Brief -> Check every line of the data below for the word "tracks". Copy the ones that have it.

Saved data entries

## src/hdl/servo_status_packet_parser_macros.svh

```systemverilog
// assertion macros shared by the servo status packet parser modules
// SSP_ASSERT expects clk and arst_n, SSP_ASSERT_ALWAYS only clk, in the scope where it is used
`ifndef SERVO_STATUS_PACKET_PARSER_MACROS_SVH
`define SERVO_STATUS_PACKET_PARSER_MACROS_SVH

`ifndef NO_ASSERTIONS

// checked on every edge outside of reset
`define SSP_ASSERT(lbl, prop, msg) \
	lbl: assert property (@(posedge clk) disable iff (!arst_n) prop) else $error(msg);

// checked on every edge, reset included
`define SSP_ASSERT_ALWAYS(lbl, prop, msg) \
	lbl: assert property (@(posedge clk) prop) else $error(msg);

`else

`define SSP_ASSERT(lbl, prop, msg)
`define SSP_ASSERT_ALWAYS(lbl, prop, msg)

`endif

`endif

```

## src/hdl/ssp_pkg.sv

```systemverilog
// shared types and constants of the servo status packet parser
// no dependencies; imported by every module of the block
package ssp_pkg;

	// packet framing
	localparam logic [7:0] HDR_FIRST  = 8'hFF;
	localparam logic [7:0] HDR_SECOND = 8'hF5;

	// byte positions, saturating at the minimum packet length
	localparam logic [2:0] POS_HDR0   = 3'd0;
	localparam logic [2:0] POS_HDR1   = 3'd1;
	localparam logic [2:0] POS_ID     = 3'd2;
	localparam logic [2:0] POS_STATUS = 3'd4;
	localparam logic [2:0] POS_PARAM  = 3'd5;
	localparam logic [2:0] POS_SAT    = 3'd6;

	// verdict codes
	localparam logic [1:0] ERR_OK       = 2'd0;
	localparam logic [1:0] ERR_SHORT    = 2'd1;
	localparam logic [1:0] ERR_HEADER   = 2'd2;
	localparam logic [1:0] ERR_CHECKSUM = 2'd3;

	// result kinds
	localparam logic KIND_PARAM   = 1'b0;
	localparam logic KIND_VERDICT = 1'b1;

	// default queue depth between front and back (power of two, at least 2)
	localparam int QUEUE_DEPTH_DEF = 4;

	// one queued result: data0 is the parameter byte or the id, data1 the status
	typedef struct packed {
		logic       kind;
		logic [1:0] code;
		logic [7:0] data0;
		logic [7:0] data1;
	} ssp_entry_t;

	// queue status seen by front and back
	typedef struct packed {
		logic full;
		logic empty;
	} ssp_q_status_t;

endpackage

```

## src/hdl/ssp_front.sv

```systemverilog
// front end: accepts packet bytes, tracks position, header and checksum
// depends on ssp_pkg and the assertion macros header
`include "servo_status_packet_parser_macros.svh"

module ssp_front import ssp_pkg::*; (
	input  logic          clk,
	input  logic          arst_n,
	input  logic          s_axis_tvalid,
	output logic          s_axis_tready,
	input  logic [7:0]    s_axis_tdata,   // [7:0] rx_byte
	input  logic          s_axis_tlast,
	input  ssp_q_status_t q_status,
	output logic          push,
	output ssp_entry_t    push_entry
);

	logic [2:0] pos_q;
	logic [7:0] sum_q;
	logic       header_good_q;
	logic [7:0] id_q;
	logic [7:0] status_q;
	logic       accept;
	logic [1:0] code;

	assign s_axis_tready = !q_status.full;
	assign accept        = s_axis_tvalid && s_axis_tready;

	// verdict priority: short, then header, then checksum
	always_comb begin
		if (pos_q < POS_PARAM) begin
			code = ERR_SHORT;
		end else if (!header_good_q) begin
			code = ERR_HEADER;
		end else if (~sum_q != s_axis_tdata) begin
			code = ERR_CHECKSUM;
		end else begin
			code = ERR_OK;
		end
	end

	// result entry for a parameter byte or a verdict
	always_comb begin
		push_entry.kind  = s_axis_tlast ? KIND_VERDICT : KIND_PARAM;
		push_entry.code  = s_axis_tlast ? code : ERR_OK;
		push_entry.data0 = s_axis_tlast ? id_q : s_axis_tdata;
		push_entry.data1 = s_axis_tlast ? status_q : 8'd0;
	end

	assign push = accept && (s_axis_tlast || (pos_q >= POS_PARAM));

	// packet tracking state
	always_ff @(posedge clk or negedge arst_n) begin
		if (!arst_n) begin
			pos_q         <= POS_HDR0;
			sum_q         <= 8'd0;
			header_good_q <= 1'b1;
		end else if (accept) begin
			if (s_axis_tlast) begin
				pos_q         <= POS_HDR0;
				sum_q         <= 8'd0;
				header_good_q <= 1'b1;
			end else begin
				case (pos_q)
					POS_HDR0: begin
						if (s_axis_tdata != HDR_FIRST) header_good_q <= 1'b0;
					end
					POS_HDR1: begin
						if (s_axis_tdata != HDR_SECOND) header_good_q <= 1'b0;
					end
					default: begin
						sum_q <= sum_q + s_axis_tdata;
					end
				endcase
				if (pos_q < POS_SAT) pos_q <= pos_q + 3'd1;
			end
		end
	end

	// id and status capture
	always_ff @(posedge clk) begin
		if (accept && !s_axis_tlast) begin
			if (pos_q == POS_ID) id_q <= s_axis_tdata;
			if (pos_q == POS_STATUS) status_q <= s_axis_tdata;
		end
	end

	`SSP_ASSERT(a_pos_sat, pos_q <= POS_SAT, "byte position beyond saturation")
	`SSP_ASSERT(a_restart, accept && s_axis_tlast |=> pos_q == POS_HDR0 && sum_q == 8'd0,
		"packet state not cleared after verdict")
	`SSP_ASSERT(a_push_full, push |-> !q_status.full, "push into a full queue")

endmodule

```

## src/hdl/ssp_queue.sv

```systemverilog
// short result queue between front and back
// depends on ssp_pkg and the assertion macros header
`include "servo_status_packet_parser_macros.svh"

module ssp_queue import ssp_pkg::*; #(
	parameter int QUEUE_DEPTH = QUEUE_DEPTH_DEF
) (
	input  logic          clk,
	input  logic          arst_n,
	input  logic          push,
	input  ssp_entry_t    push_entry,
	input  logic          pop,
	output ssp_entry_t    pop_entry,
	output ssp_q_status_t q_status
);

	localparam int         AW        = $clog2(QUEUE_DEPTH);
	localparam logic [AW:0] DEPTH_CNT = (AW + 1)'(QUEUE_DEPTH);

	ssp_entry_t    mem_q [QUEUE_DEPTH];
	logic [AW-1:0] wr_ptr_q;
	logic [AW-1:0] rd_ptr_q;
	logic [AW:0]   count_q;

	assign q_status.full  = (count_q == DEPTH_CNT);
	assign q_status.empty = (count_q == '0);
	assign pop_entry      = mem_q[rd_ptr_q];

	// storage
	always_ff @(posedge clk) begin
		if (push) mem_q[wr_ptr_q] <= push_entry;
	end

	// pointers and fill count
	always_ff @(posedge clk or negedge arst_n) begin
		if (!arst_n) begin
			wr_ptr_q <= '0;
			rd_ptr_q <= '0;
			count_q  <= '0;
		end else begin
			if (push) wr_ptr_q <= wr_ptr_q + 1'b1;
			if (pop) rd_ptr_q <= rd_ptr_q + 1'b1;
			if (push && !pop) begin
				count_q <= count_q + 1'b1;
			end else if (pop && !push) begin
				count_q <= count_q - 1'b1;
			end
		end
	end

	`SSP_ASSERT(a_count_range, count_q <= DEPTH_CNT, "queue count beyond depth")
	`SSP_ASSERT(a_pop_empty, pop |-> !q_status.empty, "pop from an empty queue")
	`SSP_ASSERT(a_full_empty, !(q_status.full && q_status.empty),
		"queue full and empty at once")

endmodule

```

## src/hdl/ssp_back.sv

```systemverilog
// back end: formats queued results into the output register
// depends on ssp_pkg
module ssp_back import ssp_pkg::*; (
	input  logic          clk,
	input  logic          arst_n,
	input  ssp_q_status_t q_status,
	input  ssp_entry_t    pop_entry,
	output logic          pop,
	output logic          m_axis_tvalid,
	input  logic          m_axis_tready,
	output logic [31:0]   m_axis_tdata,  // [7:0] param_byte, [15:8] servo_id,
	                                     // [23:16] servo_status, [25:24] error_code
	output logic [0:0]    m_axis_tuser   // [0] kind
);

	logic        out_valid_q;
	logic [31:0] tdata_q;
	logic [0:0]  tuser_q;
	logic        verdict;
	logic        good;
	logic [7:0]  param_byte;
	logic [7:0]  servo_id;
	logic [7:0]  servo_status;
	logic [1:0]  error_code;

	assign pop = !q_status.empty && (!out_valid_q || m_axis_tready);

	// field formatting; id and status only go out on a good verdict
	always_comb begin
		verdict      = (pop_entry.kind == KIND_VERDICT);
		good         = verdict && (pop_entry.code == ERR_OK);
		param_byte   = verdict ? 8'd0 : pop_entry.data0;
		servo_id     = good ? pop_entry.data0 : 8'd0;
		servo_status = good ? pop_entry.data1 : 8'd0;
		error_code   = verdict ? pop_entry.code : ERR_OK;
	end

	// output register valid
	always_ff @(posedge clk or negedge arst_n) begin
		if (!arst_n) begin
			out_valid_q <= 1'b0;
		end else if (pop) begin
			out_valid_q <= 1'b1;
		end else if (m_axis_tready) begin
			out_valid_q <= 1'b0;
		end
	end

	// output register payload
	always_ff @(posedge clk) begin
		if (pop) begin
			tdata_q <= {6'd0, error_code, servo_status, servo_id, param_byte};
			tuser_q <= pop_entry.kind;
		end
	end

	assign m_axis_tvalid = out_valid_q;
	assign m_axis_tdata  = tdata_q;
	assign m_axis_tuser  = tuser_q;

endmodule

```

## src/hdl/servo_status_packet_parser.sv

```systemverilog
// Servo status packet parser, top level.
// Input stream: one packet byte per beat in s_axis_tdata; s_axis_tlast marks
// the final checksum byte. Header bytes 0xFF 0xF5, then id, an ignored byte,
// status, parameters, checksum (inverted 8-bit sum from the id byte on).
// Output stream: tuser 0 carries a parameter byte (bytes 5 up to the one
// before last), tuser 1 carries the verdict with id, status and error code
// (0 ok, 1 too short, 2 bad header, 3 bad checksum; id and status 0 on error).
// Bytes 0 to 4 give no output beat unless s_axis_tlast marks one of them.
// Throughput: one byte per cycle while the queue is not full. The front
// tracks the packet with a running sum and writes each result into a
// QUEUE_DEPTH-entry queue; the back moves it into the output register. When
// the receiver stalls the queue fills and s_axis_tready drops once it is full;
// no beat is lost. Reset clears the packet state, the queue and the output
// valid; the next byte is taken as byte 0 of a new packet.
// Depends on ssp_pkg, ssp_front, ssp_queue and ssp_back.
module servo_status_packet_parser import ssp_pkg::*; #(
	parameter int QUEUE_DEPTH = QUEUE_DEPTH_DEF
) (
	input  logic        clk,
	input  logic        arst_n,
	input  logic        s_axis_tvalid,
	output logic        s_axis_tready,
	input  logic [7:0]  s_axis_tdata,   // [7:0] rx_byte
	input  logic        s_axis_tlast,   // end_of_packet
	output logic        m_axis_tvalid,
	input  logic        m_axis_tready,
	output logic [31:0] m_axis_tdata,   // [7:0] param_byte, [15:8] servo_id,
	                                    // [23:16] servo_status, [25:24] error_code
	output logic [0:0]  m_axis_tuser    // [0] kind
);

	ssp_q_status_t q_status;
	ssp_entry_t    push_entry;
	ssp_entry_t    pop_entry;
	logic          push;
	logic          pop;

	// byte tracking and classification
	ssp_front u_front (
		.clk           (clk),
		.arst_n        (arst_n),
		.s_axis_tvalid (s_axis_tvalid),
		.s_axis_tready (s_axis_tready),
		.s_axis_tdata  (s_axis_tdata),
		.s_axis_tlast  (s_axis_tlast),
		.q_status      (q_status),
		.push          (push),
		.push_entry    (push_entry)
	);

	// decoupling queue
	ssp_queue #(
		.QUEUE_DEPTH (QUEUE_DEPTH)
	) u_queue (
		.clk        (clk),
		.arst_n     (arst_n),
		.push       (push),
		.push_entry (push_entry),
		.pop        (pop),
		.pop_entry  (pop_entry),
		.q_status   (q_status)
	);

	// output formatting and register
	ssp_back u_back (
		.clk           (clk),
		.arst_n        (arst_n),
		.q_status      (q_status),
		.pop_entry     (pop_entry),
		.pop           (pop),
		.m_axis_tvalid (m_axis_tvalid),
		.m_axis_tready (m_axis_tready),
		.m_axis_tdata  (m_axis_tdata),
		.m_axis_tuser  (m_axis_tuser)
	);

endmodule

```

Exercise output ->
// front end: accepts packet bytes, tracks position, header and checksum
// tracks the packet with a running sum and writes each result into a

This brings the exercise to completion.